Researchers with Penn State’s College of Medicine found that as soon as 24 to 48 hours after birth, infants who were exposed to opioids prenatally reacted more strongly to pain and scored higher on a stress-detecting skin conductance test.
The findings, published in the Journal of Maternal-Fetal and Neonatal Medicine earlier this year, suggest that these opioid-exposed babies need more early help than is generally offered, said lead author Christiana Oji-Mmuo.
“These babies are responding to pain differently than babies who were not exposed, so maybe we should be paying attention to pain management earlier,” said Oji-Mmuo, an assistant professor of pediatrics.
The study included 37 newborns – 22 with prenatal opioid exposure and 15 without. The babies’ reaction to pain was recorded on video while undergoing a heel stick to obtain blood for testing, a common procedure for newborns.
In addition, electrodes were applied to one foot of each of the babies to measure electrical conductance in the skin.
Conductance will show a change when the naturally-occurring hormone norepinephrine boosts sweat production, according to the researchers. Norepinephrine, released by the body during times of stress, tends to spike when an infant exposed prenatally to opioids is born. Many opioid-exposed babies exhibit withdrawal symptoms such as inconsolable crying and seizures -- a condition known as neonatal abstinence syndrome (NAS), but they usually are not apparent right after birth.

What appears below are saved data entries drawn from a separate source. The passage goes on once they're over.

### src/rtl/pc_sequencer.sv
// pc_sequencer: next-PC controller with a small return-address stack.
//
// It selects the next program counter each cycle. The choices are increment, absolute
// jump, signed relative branch (conditional or unconditional), call and return. It also
// runs an IDLE/RUN/HALT control FSM.
//
// Ports:
//   clk         rising-edge clock
//   reset       asynchronous active-low reset
//   start       leave IDLE and begin execution
//   stall       freeze PC, state, stack and error flag while in RUN
//   halt_req    enter HALT from RUN (PC holds that cycle)
//   resume      leave HALT back to RUN (PC holds that cycle)
//   jump_abs    PC <= target
//   branch_rel  PC <= PC + sext(offset) when taken
//   branch_cond gate the relative branch on cond_flag
//   cond_flag   ALU condition flag
//   call        push PC+1, PC <= target
//   ret         pop return address into PC
//   target      absolute jump/call address
//   offset      two's complement branch displacement
//   prog_ctr    current program counter
//   running     high while in RUN
//   stk_depth   stack occupancy, 0..DEPTH
//   stk_err     sticky overflow/underflow flag, cleared only by reset
module pc_sequencer #(
    parameter int unsigned D     = 12,
    parameter int unsigned DEPTH = 4,
    parameter int unsigned OW    = 8
) (
    input  logic                       clk,
    input  logic                       reset,
    input  logic                       start,
    input  logic                       stall,
    input  logic                       halt_req,
    input  logic                       resume,
    input  logic                       jump_abs,
    input  logic                       branch_rel,
    input  logic                       branch_cond,
    input  logic                       cond_flag,
    input  logic                       call,
    input  logic                       ret,
    input  logic [D-1:0]               target,
    input  logic [OW-1:0]              offset,
    output logic [D-1:0]               prog_ctr,
    output logic                       running,
    output logic [$clog2(DEPTH):0]     stk_depth,
    output logic                       stk_err
);

    localparam int unsigned AW = $clog2(DEPTH);
    localparam int unsigned SW = AW + 1;

    localparam logic [1:0] StIdle = 2'd0;
    localparam logic [1:0] StRun  = 2'd1;
    localparam logic [1:0] StHalt = 2'd2;

    logic [1:0]    state_q, state_d;
    logic [D-1:0]  pc_q, pc_d;
    logic [SW-1:0] depth_q, depth_d;
    logic          err_q, err_d;
    logic [D-1:0]  stk_q [DEPTH];

    logic          push;
    logic [D-1:0]  pc_inc;
    logic [D-1:0]  off_ext;
    logic [SW-1:0] top_idx;
    logic          stk_empty;
    logic          stk_full;
    logic          br_taken;

    assign pc_inc    = pc_q + D'(1);
    assign off_ext   = D'($signed(offset));
    assign top_idx   = depth_q - SW'(1);
    assign stk_empty = (depth_q == '0);
    assign stk_full  = (depth_q == SW'(DEPTH));
    assign br_taken  = branch_rel & (~branch_cond | cond_flag);

    always_comb begin
        state_d = state_q;
        pc_d    = pc_q;
        depth_d = depth_q;
        err_d   = err_q;
        push    = 1'b0;
        case (state_q)
            StIdle: begin
                if (start) state_d = StRun;
            end
            StRun: begin
                if (!stall) begin
                    if (halt_req) begin
                        state_d = StHalt;
                    end else if (ret) begin
                        if (stk_empty) begin
                            err_d = 1'b1;
                            pc_d  = pc_inc;
                        end else begin
                            pc_d    = stk_q[top_idx[AW-1:0]];
                            depth_d = top_idx;
                        end
                    end else if (call) begin
                        pc_d = target;
                        if (stk_full) begin
                            err_d = 1'b1;
                        end else begin
                            push    = 1'b1;
                            depth_d = depth_q + SW'(1);
                        end
                    end else if (jump_abs) begin
                        pc_d = target;
                    end else if (br_taken) begin
                        pc_d = pc_q + off_ext;
                    end else begin
                        pc_d = pc_inc;
                    end
                end
            end
            StHalt: begin
                if (resume) state_d = StRun;
            end
            default: state_d = StIdle;
        endcase
    end

    always_ff @(posedge clk or negedge reset) begin
        if (!reset) begin
            state_q <= StIdle;
            pc_q    <= '0;
            depth_q <= '0;
            err_q   <= 1'b0;
        end else begin
            state_q <= state_d;
            pc_q    <= pc_d;
            depth_q <= depth_d;
            err_q   <= err_d;
        end
    end

    // Stack storage needs no reset: entries are only read below depth_q.
    always_ff @(posedge clk) begin
        if (push) stk_q[depth_q[AW-1:0]] <= pc_inc;
    end

    assign prog_ctr  = pc_q;
    assign running   = (state_q == StRun);
    assign stk_depth = depth_q;
    assign stk_err   = err_q;

endmodule

### config.mk
export PLATFORM = sky130hd
export DESIGN_NAME = pc_sequencer
export DESIGN_NICKNAME = d
export VERILOG_FILES = /design/src/rtl/pc_sequencer.sv
export SDC_FILE = /design/constraint.sdc
export NUM_CORES = 1
export LEC_CHECK = 0
export BUFFER_PORTS_ARGS = -buffer_cell sky130_fd_sc_hd__clkbuf_2
export CAP_MARGIN = 20
export CORE_UTILIZATION = 35
export DETAILED_ROUTE_END_ITERATION = 12
export MAX_ROUTING_LAYER = met4
export PLACE_DENSITY = 0.64
export SLEW_MARGIN = 30
export SYNTH_ARGS = -nofsm -noshare
export SYNTH_HDL_FRONTEND = slang
export SYNTH_SLANG_ARGS = --single-unit
### constraint.sdc
create_clock -name clk -period 5.2 [get_ports clk]
set_input_delay 0.52 -clock clk [delete_from_list [all_inputs] [get_ports clk]]
set_output_delay 0.52 -clock clk [all_outputs]
set_load 0.02 [all_outputs]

But the jump in norepinephrine is an earlier indicator of distress. And the excess hormone itself also can lead to irritability, fever, seizures and poor appetite.

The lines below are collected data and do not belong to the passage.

### config.mk
export PLATFORM = sky130hd
export DESIGN_NAME = remote_cmd_seq
export DESIGN_NICKNAME = d
export VERILOG_FILES = /design/src/rtl/remote_cmd_seq.sv
export SDC_FILE = /design/constraint.sdc
export NUM_CORES = 1
export LEC_CHECK = 0
export BUFFER_PORTS_ARGS = -buffer_cell sky130_fd_sc_hd__buf_2
export CAP_MARGIN = 20
export CORE_ASPECT_RATIO = 1.2
export CORE_MARGIN = 1.5
export CORE_UTILIZATION = 25
export DETAILED_ROUTE_END_ITERATION = 7
export HOLD_SLACK_MARGIN = 0.03
export RECOVER_POWER = 25
export SETUP_SLACK_MARGIN = 0.15
export SKIP_LAST_GASP = 1
export SYNTH_ARGS = -nofsm -noshare
export SYNTH_HDL_FRONTEND = slang
export SYNTH_SLANG_ARGS = --single-unit
export TNS_END_PERCENT = 100
### constraint.sdc
create_clock -name clk -period 6.4 [get_ports clk]
set_input_delay 0.32 -clock clk [delete_from_list [all_inputs] [get_ports clk]]
set_output_delay 0.32 -clock clk [all_outputs]
set_load 0.01 [all_outputs]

The researchers found the babies who had been exposed to opioids before birth had higher skin conductance and also reacted more strongly to pain during the heel stick procedure.
“If we have to do a painful procedure like a heel lance, we may have to provide extra comforting measures, both during the procedure and after if they continue to be stressed,” Oji-Mmuo said.
Moreover, the opioid-exposed babies continued to appear stressed even after the procedure was over and they were swaddled and tucked in, steps that normally comfort babies.
“To best take care of these babies, it’s important that we recognize babies who are going through withdrawal very early,” said Oji-Mmuo.
The researchers found that through skin conductance measuring and visual monitoring of facial reaction to pain, they could predict the likelihood of drug-exposed newborns experiencing serious withdrawal symptoms, the author said.
The ongoing opioid epidemic has seen the numbers of babies with neonatal abstinence syndrome (NAS), or drug withdrawal, as well as other drug-exposed births, soar in recent years.
According to the Pennsylvania state health department’s latest figures, the number of newborns who suffered NAS from early 2018 to May 4 hit 2,655.
The Pennsylvania Health Care Cost Containment Council, an independent state-funded agency, expects to have its newest counts of drug-exposed births in the next few weeks. According to executive director Joe Martin, it’s still too early to say that the crisis has stabilized for its youngest victims.